The human C12orf40 protein is 652 amino acids in length. Its molecular weight is predicted to be 74.52 kDa, and its isoelectric point 7.822. Amino acids 229-652 contain a domain of unknown function (DUF4552) which is conserved in vertebrates. C12orf40 is predicted to be a soluble protein with no transmembrane segments. Its secondary and tertiary structures are not currently known.

=== Interactions ===

Experimental evidence shows that C12orf40 has a physical interaction with dynein light chain 2 (DYNLL2). This protein is part of a complex that regulates the function of the motor protein dynein.

===Expression===
Within the cell, C12orf40 is predicted to be present in the nucleus based on signals within its sequence. An analysis of normal human tissues shows that C12orf40 expression occurs primarily in the testis, suggesting importance to the male reproductive system.

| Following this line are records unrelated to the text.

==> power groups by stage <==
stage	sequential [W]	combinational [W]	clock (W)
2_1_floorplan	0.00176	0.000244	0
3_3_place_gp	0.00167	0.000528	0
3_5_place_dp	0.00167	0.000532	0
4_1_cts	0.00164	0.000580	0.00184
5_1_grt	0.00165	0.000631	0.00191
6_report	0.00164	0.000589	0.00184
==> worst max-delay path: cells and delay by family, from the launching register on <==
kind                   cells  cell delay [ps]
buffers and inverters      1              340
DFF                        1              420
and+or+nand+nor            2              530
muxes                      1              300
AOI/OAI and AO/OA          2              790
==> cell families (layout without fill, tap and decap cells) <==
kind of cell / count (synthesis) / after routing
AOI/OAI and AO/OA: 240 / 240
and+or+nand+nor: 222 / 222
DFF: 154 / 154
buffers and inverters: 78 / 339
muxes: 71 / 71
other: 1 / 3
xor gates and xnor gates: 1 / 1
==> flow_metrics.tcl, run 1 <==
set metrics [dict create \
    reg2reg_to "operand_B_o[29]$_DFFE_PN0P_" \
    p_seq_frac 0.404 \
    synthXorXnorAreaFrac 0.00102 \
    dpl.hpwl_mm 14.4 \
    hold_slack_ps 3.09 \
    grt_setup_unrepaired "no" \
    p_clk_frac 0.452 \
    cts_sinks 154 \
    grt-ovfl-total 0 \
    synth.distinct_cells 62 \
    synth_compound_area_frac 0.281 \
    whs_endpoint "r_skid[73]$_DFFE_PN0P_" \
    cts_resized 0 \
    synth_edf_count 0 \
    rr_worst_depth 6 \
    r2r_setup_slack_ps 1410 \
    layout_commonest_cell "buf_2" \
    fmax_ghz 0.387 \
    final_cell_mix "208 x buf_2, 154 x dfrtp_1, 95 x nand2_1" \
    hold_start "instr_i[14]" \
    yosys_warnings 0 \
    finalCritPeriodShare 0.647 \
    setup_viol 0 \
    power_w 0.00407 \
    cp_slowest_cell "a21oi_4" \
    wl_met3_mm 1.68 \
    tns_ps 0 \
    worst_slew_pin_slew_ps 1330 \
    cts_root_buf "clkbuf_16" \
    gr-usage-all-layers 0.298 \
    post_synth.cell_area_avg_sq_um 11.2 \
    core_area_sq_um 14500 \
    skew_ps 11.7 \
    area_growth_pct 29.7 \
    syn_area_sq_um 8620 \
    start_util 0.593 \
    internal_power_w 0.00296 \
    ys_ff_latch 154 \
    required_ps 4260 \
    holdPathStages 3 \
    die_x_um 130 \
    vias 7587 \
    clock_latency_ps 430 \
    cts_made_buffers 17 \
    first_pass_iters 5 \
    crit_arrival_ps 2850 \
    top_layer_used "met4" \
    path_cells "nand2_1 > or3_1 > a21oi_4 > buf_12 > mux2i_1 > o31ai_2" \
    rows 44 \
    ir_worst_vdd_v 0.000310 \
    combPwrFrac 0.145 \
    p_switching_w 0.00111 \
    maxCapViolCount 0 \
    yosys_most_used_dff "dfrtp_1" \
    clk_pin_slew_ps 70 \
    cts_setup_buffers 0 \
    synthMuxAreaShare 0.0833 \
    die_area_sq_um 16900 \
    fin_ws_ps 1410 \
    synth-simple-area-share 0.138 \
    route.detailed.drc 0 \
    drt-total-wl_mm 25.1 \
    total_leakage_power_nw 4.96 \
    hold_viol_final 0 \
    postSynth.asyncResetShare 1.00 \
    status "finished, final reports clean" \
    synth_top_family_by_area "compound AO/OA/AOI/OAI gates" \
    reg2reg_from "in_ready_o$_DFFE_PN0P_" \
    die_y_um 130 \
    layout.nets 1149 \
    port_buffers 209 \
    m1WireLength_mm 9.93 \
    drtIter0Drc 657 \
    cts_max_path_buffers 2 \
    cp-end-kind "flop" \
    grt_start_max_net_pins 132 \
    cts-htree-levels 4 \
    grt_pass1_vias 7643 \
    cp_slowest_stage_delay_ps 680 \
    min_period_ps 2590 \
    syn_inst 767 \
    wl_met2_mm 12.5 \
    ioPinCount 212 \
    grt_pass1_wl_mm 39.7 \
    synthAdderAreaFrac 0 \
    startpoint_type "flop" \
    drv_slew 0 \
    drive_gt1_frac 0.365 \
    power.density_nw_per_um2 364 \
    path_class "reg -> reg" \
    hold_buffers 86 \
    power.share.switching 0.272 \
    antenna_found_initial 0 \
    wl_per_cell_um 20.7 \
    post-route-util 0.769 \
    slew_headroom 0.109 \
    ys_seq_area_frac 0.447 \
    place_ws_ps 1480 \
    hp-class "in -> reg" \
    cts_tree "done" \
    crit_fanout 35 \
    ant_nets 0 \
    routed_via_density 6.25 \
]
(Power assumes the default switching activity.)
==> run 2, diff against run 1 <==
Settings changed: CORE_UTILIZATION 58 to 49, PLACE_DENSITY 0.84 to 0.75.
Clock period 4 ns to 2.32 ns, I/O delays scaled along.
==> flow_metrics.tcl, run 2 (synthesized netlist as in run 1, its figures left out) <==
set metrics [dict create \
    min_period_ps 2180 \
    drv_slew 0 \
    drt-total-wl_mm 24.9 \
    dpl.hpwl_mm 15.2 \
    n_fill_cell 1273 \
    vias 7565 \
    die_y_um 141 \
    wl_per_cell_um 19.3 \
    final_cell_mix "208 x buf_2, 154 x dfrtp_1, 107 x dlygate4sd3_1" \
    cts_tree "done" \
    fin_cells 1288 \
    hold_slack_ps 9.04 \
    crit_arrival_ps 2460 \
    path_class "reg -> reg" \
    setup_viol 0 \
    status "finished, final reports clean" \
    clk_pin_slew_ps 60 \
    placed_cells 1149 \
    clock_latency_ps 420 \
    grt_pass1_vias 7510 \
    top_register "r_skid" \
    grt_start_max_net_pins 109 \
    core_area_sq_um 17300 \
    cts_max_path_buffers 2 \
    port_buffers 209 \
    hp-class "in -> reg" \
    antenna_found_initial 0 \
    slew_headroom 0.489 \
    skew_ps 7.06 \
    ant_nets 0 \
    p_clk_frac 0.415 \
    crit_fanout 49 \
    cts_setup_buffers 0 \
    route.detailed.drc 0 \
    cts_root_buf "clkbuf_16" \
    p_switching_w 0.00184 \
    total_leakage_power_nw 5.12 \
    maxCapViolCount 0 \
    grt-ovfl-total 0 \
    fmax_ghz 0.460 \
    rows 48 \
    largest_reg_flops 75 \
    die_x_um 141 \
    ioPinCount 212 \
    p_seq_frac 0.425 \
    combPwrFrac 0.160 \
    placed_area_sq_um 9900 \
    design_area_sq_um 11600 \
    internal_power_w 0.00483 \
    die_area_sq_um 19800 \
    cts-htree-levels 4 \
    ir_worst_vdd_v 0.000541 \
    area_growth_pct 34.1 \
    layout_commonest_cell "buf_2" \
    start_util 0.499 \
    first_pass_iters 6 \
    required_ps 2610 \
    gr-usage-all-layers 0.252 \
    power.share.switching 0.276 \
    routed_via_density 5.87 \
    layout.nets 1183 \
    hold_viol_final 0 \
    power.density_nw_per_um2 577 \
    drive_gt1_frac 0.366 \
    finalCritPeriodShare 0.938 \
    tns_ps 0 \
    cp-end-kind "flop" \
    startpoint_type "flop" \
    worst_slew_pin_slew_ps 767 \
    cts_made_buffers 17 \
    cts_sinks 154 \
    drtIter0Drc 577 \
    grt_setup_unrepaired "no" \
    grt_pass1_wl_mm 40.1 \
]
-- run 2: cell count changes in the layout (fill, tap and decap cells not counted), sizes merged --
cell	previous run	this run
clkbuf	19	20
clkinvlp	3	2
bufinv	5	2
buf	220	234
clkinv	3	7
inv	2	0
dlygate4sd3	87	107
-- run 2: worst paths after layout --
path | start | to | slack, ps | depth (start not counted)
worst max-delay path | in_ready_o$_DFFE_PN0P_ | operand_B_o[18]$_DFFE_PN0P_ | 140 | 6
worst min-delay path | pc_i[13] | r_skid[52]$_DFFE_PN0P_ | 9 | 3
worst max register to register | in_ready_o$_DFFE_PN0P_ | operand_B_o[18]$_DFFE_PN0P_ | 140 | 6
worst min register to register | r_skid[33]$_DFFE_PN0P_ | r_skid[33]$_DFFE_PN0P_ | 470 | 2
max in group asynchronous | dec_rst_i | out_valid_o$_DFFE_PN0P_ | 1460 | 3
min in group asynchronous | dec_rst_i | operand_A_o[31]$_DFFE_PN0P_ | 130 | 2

===Clinical significance===
The function of C12orf40 is not yet well understood. However, the three prime untranslated region (3' UTR) of C12orf40 is highly similar to the 3' UTR of the cystic fibrosis transmembrane conductance regulator (CFTR), which may mean that the two genes share certain expression patterns. In the fibroblasts of hypertrophic scars, exposure to the immunosuppressant Tacrolimus causes C12orf40 up-regulation. In pigs, a region homologous to human C12orf40 plays a role in arthrogryposis, a disease characterized by congenital fibrosis. The common thread of these studies suggests that C12orf40 may have a connection to the formation of healthy connective tissue.